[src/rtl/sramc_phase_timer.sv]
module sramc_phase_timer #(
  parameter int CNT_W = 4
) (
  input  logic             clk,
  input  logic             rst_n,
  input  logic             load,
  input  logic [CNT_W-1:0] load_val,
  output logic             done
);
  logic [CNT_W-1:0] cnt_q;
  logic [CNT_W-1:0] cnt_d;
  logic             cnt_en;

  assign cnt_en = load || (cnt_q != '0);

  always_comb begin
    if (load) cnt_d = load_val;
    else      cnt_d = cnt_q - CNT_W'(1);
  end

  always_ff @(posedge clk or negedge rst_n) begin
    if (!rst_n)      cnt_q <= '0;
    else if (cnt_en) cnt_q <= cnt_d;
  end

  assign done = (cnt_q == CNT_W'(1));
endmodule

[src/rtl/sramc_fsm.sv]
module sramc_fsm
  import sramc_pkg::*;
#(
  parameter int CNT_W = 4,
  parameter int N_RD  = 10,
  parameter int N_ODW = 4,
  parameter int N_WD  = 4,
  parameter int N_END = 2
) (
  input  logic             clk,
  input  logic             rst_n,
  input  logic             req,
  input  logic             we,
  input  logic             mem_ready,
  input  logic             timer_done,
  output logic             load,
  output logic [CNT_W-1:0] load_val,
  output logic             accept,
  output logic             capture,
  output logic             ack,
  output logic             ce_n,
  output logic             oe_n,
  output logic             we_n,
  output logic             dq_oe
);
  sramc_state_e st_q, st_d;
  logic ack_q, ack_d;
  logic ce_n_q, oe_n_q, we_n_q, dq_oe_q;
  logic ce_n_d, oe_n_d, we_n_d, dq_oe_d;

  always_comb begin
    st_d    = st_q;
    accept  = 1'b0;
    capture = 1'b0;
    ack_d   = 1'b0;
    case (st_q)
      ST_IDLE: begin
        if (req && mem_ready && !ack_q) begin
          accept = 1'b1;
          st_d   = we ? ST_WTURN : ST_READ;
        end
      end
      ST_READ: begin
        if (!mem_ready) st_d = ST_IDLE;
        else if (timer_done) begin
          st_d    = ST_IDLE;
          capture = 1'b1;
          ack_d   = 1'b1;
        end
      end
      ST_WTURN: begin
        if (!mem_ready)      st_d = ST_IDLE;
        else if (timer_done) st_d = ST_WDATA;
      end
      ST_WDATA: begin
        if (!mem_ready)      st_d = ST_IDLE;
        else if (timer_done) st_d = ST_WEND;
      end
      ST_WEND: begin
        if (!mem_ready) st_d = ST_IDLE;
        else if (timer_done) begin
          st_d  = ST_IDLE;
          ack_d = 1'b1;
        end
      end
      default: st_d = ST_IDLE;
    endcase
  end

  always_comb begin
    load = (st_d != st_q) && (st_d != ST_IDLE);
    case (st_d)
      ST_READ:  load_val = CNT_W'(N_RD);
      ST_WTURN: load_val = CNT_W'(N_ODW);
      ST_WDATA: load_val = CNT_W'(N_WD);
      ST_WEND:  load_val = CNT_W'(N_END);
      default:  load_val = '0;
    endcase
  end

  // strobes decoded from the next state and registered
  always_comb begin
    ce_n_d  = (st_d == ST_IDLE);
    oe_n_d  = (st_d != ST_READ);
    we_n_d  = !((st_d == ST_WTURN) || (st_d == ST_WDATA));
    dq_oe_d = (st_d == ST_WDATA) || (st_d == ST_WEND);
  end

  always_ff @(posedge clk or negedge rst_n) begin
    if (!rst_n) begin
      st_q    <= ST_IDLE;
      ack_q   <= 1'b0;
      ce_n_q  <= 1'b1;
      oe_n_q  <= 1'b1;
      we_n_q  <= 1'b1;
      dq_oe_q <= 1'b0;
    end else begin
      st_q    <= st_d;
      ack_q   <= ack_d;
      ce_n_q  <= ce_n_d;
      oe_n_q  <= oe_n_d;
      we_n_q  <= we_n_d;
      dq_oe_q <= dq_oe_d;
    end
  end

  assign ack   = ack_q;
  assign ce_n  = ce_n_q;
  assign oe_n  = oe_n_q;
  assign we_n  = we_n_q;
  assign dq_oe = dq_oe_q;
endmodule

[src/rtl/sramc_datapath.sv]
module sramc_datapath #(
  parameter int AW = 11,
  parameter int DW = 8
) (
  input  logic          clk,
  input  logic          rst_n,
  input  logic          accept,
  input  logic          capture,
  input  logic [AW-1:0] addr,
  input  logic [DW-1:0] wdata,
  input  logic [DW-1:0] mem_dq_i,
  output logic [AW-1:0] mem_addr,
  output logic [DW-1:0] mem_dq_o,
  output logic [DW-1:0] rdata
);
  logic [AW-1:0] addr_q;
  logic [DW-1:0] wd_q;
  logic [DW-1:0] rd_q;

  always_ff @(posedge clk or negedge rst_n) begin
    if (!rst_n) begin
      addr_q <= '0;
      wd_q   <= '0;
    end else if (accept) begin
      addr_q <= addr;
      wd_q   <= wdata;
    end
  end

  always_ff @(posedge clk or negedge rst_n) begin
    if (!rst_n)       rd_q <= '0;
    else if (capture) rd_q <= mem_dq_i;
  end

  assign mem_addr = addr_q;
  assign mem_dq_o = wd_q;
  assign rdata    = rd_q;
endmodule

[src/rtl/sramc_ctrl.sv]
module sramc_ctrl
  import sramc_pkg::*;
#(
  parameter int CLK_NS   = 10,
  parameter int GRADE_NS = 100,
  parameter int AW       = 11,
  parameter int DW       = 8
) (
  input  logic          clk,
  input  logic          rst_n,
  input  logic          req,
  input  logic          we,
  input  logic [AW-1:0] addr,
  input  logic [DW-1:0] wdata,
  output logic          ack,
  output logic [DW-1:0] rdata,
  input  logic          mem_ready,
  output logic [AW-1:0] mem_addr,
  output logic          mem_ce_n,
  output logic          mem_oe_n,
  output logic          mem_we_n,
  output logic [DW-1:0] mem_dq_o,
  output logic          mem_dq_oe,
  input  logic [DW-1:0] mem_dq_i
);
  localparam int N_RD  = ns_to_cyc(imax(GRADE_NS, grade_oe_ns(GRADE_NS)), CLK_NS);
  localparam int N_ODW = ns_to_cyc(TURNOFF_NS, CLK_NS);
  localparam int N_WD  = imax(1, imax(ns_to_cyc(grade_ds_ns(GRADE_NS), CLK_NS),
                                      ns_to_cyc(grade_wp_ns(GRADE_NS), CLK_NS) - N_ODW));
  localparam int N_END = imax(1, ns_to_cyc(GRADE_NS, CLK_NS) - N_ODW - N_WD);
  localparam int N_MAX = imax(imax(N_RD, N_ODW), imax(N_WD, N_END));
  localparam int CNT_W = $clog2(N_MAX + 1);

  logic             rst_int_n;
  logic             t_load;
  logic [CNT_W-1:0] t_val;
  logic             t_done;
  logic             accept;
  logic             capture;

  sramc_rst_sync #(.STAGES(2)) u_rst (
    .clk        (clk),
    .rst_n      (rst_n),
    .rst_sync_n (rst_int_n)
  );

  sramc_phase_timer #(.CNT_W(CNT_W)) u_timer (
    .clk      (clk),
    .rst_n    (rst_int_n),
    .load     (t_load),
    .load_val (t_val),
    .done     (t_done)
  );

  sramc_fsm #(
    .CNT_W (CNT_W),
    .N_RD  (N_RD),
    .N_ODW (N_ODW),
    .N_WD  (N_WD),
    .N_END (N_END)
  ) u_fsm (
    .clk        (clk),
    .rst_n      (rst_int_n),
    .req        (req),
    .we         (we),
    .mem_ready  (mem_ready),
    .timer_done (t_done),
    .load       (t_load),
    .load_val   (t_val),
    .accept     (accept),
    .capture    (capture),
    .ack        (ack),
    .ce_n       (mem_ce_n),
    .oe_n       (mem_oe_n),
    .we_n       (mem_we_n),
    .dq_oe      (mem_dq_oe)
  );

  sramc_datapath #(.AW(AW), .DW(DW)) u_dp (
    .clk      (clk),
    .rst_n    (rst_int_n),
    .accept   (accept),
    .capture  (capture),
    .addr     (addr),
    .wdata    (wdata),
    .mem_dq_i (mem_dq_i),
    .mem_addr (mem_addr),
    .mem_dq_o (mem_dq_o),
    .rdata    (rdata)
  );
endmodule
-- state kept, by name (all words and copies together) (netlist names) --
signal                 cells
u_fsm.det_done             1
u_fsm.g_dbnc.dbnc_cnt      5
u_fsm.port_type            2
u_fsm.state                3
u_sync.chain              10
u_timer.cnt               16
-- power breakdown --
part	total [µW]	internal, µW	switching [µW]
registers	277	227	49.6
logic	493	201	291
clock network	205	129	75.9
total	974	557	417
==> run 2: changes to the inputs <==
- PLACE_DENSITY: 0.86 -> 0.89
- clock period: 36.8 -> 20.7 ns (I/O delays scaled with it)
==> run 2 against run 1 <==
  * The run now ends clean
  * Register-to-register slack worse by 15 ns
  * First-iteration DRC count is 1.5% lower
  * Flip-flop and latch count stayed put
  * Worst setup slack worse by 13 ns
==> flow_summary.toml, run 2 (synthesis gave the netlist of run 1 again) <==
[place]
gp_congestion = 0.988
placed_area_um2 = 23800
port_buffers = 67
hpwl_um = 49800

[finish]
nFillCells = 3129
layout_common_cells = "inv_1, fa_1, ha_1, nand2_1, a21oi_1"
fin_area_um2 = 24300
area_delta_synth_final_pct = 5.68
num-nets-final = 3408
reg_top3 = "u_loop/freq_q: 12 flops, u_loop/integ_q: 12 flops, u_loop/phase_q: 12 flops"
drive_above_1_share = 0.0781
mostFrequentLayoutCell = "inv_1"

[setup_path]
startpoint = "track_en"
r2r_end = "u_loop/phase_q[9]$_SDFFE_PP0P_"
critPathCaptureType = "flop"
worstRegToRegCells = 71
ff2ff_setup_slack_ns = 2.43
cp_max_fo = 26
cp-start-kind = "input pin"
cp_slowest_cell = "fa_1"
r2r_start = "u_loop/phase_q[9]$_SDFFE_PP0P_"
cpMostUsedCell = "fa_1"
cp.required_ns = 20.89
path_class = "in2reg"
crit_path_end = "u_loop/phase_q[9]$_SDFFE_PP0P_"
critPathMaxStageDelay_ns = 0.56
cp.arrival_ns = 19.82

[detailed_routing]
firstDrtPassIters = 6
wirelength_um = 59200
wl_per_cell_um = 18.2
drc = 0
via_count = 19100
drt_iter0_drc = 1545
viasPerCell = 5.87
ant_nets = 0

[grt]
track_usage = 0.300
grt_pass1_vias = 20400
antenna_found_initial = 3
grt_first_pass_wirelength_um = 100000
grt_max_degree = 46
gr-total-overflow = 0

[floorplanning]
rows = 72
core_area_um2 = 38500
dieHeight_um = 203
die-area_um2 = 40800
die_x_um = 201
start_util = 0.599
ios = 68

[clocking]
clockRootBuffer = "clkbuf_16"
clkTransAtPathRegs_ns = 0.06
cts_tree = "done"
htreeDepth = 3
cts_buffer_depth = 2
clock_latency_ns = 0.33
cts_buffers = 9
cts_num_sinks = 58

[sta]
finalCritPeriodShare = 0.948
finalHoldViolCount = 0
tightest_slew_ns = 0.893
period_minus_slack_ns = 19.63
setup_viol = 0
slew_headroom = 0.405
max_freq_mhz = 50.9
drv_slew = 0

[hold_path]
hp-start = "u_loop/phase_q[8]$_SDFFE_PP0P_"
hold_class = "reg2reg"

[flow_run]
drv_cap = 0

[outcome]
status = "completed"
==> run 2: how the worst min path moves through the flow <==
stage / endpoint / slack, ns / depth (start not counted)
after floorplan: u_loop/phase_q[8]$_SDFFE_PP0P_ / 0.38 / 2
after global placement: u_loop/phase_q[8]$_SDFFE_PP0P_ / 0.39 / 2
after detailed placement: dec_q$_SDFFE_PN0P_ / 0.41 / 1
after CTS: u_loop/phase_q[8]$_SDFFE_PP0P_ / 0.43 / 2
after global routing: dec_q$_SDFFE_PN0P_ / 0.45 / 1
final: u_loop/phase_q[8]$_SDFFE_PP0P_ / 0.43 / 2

#### WORK ITEM
Where a line of the data above includes the string "after", pull it out.

#### YOUR RESPONSE
after floorplan: u_loop/phase_q[8]$_SDFFE_PP0P_ / 0.38 / 2
after global placement: u_loop/phase_q[8]$_SDFFE_PP0P_ / 0.39 / 2
after detailed placement: dec_q$_SDFFE_PN0P_ / 0.41 / 1
after CTS: u_loop/phase_q[8]$_SDFFE_PP0P_ / 0.43 / 2
after global routing: dec_q$_SDFFE_PN0P_ / 0.45 / 1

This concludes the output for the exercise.